(Stored items from a collection)
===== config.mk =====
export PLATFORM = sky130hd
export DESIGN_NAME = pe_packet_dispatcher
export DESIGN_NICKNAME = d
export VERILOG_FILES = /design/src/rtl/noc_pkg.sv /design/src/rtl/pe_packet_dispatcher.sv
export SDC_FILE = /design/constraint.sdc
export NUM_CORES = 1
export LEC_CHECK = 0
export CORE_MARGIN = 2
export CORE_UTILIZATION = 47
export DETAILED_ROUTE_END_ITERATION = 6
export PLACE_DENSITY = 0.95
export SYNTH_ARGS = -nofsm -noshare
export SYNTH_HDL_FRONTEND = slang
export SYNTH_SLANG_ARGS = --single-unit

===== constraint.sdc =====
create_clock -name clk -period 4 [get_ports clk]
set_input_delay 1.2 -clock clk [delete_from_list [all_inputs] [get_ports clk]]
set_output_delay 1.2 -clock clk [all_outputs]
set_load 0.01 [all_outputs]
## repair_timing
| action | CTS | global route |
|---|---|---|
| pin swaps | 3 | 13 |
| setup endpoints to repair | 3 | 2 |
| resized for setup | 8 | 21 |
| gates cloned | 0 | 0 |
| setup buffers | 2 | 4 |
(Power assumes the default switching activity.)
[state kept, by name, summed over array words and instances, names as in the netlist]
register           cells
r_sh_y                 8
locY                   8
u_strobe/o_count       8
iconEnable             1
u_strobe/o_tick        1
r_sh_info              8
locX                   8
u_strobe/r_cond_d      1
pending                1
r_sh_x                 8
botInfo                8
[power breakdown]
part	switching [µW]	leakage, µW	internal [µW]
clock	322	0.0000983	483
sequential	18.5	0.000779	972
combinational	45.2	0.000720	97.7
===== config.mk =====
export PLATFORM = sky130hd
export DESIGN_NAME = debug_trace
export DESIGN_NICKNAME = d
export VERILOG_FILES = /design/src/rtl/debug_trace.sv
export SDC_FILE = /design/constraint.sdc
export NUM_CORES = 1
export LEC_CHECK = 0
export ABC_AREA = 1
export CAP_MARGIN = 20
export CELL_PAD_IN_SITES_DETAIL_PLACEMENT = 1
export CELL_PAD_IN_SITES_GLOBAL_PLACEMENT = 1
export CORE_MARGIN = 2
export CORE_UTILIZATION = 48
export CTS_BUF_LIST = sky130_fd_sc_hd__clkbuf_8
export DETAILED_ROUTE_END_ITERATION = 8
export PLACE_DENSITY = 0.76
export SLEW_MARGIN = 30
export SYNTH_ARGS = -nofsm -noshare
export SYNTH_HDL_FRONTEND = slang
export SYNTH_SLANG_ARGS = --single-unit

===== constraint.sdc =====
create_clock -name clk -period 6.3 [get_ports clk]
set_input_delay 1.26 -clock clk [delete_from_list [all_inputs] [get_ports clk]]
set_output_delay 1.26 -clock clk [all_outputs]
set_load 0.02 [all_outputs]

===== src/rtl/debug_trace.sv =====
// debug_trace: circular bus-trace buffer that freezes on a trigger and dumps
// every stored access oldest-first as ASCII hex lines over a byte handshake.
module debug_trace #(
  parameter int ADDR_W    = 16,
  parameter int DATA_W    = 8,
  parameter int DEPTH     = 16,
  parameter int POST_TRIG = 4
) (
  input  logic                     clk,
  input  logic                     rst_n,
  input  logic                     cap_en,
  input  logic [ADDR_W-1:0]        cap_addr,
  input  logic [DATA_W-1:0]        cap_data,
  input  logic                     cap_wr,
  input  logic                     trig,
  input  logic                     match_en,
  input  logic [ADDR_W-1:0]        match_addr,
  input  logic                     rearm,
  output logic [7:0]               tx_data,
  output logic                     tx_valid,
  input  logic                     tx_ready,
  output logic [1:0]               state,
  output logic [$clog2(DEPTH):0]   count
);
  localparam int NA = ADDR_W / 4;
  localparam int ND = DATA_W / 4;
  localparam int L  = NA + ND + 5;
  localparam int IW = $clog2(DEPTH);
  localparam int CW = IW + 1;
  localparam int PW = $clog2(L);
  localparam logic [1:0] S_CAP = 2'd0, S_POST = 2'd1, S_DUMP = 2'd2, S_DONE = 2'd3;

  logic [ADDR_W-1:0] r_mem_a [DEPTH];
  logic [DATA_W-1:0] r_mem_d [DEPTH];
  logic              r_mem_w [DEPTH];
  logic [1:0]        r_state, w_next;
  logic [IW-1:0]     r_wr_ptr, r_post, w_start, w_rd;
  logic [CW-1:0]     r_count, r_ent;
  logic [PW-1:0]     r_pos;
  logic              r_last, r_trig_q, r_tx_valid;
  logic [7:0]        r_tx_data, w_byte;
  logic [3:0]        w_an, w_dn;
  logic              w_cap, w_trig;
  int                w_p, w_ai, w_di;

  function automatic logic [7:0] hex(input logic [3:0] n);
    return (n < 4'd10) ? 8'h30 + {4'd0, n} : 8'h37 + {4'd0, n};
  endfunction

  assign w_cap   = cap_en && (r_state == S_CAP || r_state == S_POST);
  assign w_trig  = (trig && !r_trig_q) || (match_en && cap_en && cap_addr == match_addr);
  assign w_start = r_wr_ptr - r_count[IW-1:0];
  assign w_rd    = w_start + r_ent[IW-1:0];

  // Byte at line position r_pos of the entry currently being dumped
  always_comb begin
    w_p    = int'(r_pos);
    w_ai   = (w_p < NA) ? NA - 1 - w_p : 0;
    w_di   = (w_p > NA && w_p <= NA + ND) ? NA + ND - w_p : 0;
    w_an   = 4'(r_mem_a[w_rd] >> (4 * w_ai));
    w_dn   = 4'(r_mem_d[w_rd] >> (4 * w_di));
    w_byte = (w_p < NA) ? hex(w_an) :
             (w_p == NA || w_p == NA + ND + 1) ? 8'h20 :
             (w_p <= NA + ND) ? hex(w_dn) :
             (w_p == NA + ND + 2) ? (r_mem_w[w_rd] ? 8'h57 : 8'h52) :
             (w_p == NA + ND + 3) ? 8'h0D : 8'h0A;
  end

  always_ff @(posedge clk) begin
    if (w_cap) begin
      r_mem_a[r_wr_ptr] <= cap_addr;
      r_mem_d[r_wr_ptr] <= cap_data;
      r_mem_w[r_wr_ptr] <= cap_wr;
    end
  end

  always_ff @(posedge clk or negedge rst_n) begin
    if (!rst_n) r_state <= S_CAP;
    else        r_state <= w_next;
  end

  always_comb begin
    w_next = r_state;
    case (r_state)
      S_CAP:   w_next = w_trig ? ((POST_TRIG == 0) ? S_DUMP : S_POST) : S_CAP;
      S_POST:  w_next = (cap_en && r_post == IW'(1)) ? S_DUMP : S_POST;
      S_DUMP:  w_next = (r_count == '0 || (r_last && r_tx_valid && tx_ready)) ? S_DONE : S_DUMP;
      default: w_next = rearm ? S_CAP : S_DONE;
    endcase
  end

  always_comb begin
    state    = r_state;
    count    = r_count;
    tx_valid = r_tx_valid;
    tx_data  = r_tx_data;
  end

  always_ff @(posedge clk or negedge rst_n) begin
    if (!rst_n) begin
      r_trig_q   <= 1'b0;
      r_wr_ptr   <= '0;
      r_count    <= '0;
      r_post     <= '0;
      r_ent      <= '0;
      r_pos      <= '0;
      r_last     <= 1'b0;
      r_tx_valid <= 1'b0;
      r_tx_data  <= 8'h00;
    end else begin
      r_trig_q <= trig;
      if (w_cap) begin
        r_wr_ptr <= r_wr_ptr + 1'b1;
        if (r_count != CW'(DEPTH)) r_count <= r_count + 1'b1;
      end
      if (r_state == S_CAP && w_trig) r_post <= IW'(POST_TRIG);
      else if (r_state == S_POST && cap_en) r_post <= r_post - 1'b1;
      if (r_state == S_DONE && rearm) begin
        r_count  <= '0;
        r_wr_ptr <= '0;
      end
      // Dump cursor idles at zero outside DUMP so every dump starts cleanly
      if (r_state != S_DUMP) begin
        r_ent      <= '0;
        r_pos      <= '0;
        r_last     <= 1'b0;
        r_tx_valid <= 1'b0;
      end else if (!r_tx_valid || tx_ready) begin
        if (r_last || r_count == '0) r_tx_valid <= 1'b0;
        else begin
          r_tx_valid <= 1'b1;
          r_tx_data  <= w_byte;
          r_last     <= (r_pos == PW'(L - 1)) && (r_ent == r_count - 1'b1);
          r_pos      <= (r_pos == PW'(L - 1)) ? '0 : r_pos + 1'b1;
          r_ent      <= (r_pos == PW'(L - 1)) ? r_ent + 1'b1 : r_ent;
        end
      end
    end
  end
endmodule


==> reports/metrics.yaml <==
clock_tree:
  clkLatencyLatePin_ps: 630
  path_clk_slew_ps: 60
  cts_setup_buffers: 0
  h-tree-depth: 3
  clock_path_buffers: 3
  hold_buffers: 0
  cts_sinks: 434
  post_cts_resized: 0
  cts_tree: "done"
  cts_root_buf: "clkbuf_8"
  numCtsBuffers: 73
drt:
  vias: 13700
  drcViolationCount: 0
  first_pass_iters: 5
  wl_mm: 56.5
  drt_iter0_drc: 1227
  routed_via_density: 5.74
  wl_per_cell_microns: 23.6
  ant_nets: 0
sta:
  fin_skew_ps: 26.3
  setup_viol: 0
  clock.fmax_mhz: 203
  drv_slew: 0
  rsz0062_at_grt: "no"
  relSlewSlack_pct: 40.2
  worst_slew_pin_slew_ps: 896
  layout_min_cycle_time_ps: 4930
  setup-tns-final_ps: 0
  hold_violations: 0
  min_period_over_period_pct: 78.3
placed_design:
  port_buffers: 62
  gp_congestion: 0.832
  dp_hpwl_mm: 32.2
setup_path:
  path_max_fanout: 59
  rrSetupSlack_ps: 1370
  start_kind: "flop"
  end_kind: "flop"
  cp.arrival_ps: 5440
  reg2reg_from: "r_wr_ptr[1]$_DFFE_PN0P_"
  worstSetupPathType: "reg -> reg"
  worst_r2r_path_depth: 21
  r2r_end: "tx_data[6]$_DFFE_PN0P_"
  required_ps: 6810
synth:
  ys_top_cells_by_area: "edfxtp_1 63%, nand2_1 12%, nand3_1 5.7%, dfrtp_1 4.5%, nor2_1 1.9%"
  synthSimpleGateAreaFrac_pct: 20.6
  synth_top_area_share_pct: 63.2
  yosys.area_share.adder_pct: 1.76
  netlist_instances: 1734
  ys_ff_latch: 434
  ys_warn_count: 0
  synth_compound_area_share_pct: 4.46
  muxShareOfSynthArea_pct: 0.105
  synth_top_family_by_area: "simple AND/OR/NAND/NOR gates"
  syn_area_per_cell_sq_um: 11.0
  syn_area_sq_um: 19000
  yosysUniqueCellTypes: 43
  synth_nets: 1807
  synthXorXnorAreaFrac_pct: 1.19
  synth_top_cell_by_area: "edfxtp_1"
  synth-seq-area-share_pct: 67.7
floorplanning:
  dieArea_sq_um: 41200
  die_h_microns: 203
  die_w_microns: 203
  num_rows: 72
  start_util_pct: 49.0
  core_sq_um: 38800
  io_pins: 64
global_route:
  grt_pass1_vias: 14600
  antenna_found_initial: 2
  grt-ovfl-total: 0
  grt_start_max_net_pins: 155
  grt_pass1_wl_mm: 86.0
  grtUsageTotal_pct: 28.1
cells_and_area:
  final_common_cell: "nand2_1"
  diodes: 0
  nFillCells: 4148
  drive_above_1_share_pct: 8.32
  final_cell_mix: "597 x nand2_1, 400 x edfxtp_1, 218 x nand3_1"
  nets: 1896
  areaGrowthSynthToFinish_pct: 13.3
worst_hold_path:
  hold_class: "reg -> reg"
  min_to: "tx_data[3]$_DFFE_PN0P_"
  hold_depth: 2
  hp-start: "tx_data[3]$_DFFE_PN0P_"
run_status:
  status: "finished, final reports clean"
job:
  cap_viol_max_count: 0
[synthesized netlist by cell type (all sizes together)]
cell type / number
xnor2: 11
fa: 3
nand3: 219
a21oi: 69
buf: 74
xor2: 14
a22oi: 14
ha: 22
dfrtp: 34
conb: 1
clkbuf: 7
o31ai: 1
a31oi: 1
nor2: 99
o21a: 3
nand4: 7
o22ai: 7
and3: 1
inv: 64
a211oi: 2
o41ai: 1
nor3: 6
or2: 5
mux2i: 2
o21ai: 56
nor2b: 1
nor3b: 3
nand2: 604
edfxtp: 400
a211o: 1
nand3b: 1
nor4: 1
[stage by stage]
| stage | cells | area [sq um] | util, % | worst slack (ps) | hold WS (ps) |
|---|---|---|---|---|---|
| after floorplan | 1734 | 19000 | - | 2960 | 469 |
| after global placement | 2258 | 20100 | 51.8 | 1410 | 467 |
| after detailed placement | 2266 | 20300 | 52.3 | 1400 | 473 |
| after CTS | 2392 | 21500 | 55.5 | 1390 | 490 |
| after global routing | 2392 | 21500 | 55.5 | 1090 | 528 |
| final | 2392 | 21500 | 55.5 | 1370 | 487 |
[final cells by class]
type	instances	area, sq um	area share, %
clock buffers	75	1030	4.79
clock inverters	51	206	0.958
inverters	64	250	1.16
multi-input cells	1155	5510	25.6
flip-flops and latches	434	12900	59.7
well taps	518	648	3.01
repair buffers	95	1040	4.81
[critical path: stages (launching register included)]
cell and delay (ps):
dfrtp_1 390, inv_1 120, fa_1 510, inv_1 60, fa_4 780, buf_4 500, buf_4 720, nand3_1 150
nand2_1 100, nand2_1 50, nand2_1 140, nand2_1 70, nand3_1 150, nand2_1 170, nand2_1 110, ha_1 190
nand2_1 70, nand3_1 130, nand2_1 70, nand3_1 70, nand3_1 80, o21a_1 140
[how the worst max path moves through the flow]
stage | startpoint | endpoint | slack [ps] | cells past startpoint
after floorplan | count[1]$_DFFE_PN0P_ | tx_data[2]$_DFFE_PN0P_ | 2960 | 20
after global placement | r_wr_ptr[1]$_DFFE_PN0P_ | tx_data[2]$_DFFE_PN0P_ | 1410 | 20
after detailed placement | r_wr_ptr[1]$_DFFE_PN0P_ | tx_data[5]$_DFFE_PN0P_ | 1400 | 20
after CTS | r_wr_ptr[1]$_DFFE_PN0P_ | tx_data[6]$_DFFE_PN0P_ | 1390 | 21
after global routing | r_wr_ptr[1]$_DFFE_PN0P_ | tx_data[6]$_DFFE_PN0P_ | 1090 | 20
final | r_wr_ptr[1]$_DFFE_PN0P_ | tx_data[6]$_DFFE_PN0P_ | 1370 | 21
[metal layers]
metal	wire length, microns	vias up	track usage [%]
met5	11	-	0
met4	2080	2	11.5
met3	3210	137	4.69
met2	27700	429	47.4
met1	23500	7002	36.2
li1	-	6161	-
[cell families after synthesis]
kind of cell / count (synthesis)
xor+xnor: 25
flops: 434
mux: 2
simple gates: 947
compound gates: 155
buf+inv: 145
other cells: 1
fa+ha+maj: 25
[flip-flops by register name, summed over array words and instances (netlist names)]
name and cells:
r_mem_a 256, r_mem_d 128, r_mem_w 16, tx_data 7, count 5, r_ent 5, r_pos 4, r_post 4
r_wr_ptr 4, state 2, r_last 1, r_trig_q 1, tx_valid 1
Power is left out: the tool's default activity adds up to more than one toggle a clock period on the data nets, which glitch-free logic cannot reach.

▶ _Task to complete_: Using the data above, reproduce exactly the lines from the line that contains "clock_path_buffers: 3" through the line that contains "synth_nets: 1807", including both.

▶ _Output of the task_:
  clock_path_buffers: 3
  hold_buffers: 0
  cts_sinks: 434
  post_cts_resized: 0
  cts_tree: "done"
  cts_root_buf: "clkbuf_8"
  numCtsBuffers: 73
drt:
  vias: 13700
  drcViolationCount: 0
  first_pass_iters: 5
  wl_mm: 56.5
  drt_iter0_drc: 1227
  routed_via_density: 5.74
  wl_per_cell_microns: 23.6
  ant_nets: 0
sta:
  fin_skew_ps: 26.3
  setup_viol: 0
  clock.fmax_mhz: 203
  drv_slew: 0
  rsz0062_at_grt: "no"
  relSlewSlack_pct: 40.2
  worst_slew_pin_slew_ps: 896
  layout_min_cycle_time_ps: 4930
  setup-tns-final_ps: 0
  hold_violations: 0
  min_period_over_period_pct: 78.3
placed_design:
  port_buffers: 62
  gp_congestion: 0.832
  dp_hpwl_mm: 32.2
setup_path:
  path_max_fanout: 59
  rrSetupSlack_ps: 1370
  start_kind: "flop"
  end_kind: "flop"
  cp.arrival_ps: 5440
  reg2reg_from: "r_wr_ptr[1]$_DFFE_PN0P_"
  worstSetupPathType: "reg -> reg"
  worst_r2r_path_depth: 21
  r2r_end: "tx_data[6]$_DFFE_PN0P_"
  required_ps: 6810
synth:
  ys_top_cells_by_area: "edfxtp_1 63%, nand2_1 12%, nand3_1 5.7%, dfrtp_1 4.5%, nor2_1 1.9%"
  synthSimpleGateAreaFrac_pct: 20.6
  synth_top_area_share_pct: 63.2
  yosys.area_share.adder_pct: 1.76
  netlist_instances: 1734
  ys_ff_latch: 434
  ys_warn_count: 0
  synth_compound_area_share_pct: 4.46
  muxShareOfSynthArea_pct: 0.105
  synth_top_family_by_area: "simple AND/OR/NAND/NOR gates"
  syn_area_per_cell_sq_um: 11.0
  syn_area_sq_um: 19000
  yosysUniqueCellTypes: 43
  synth_nets: 1807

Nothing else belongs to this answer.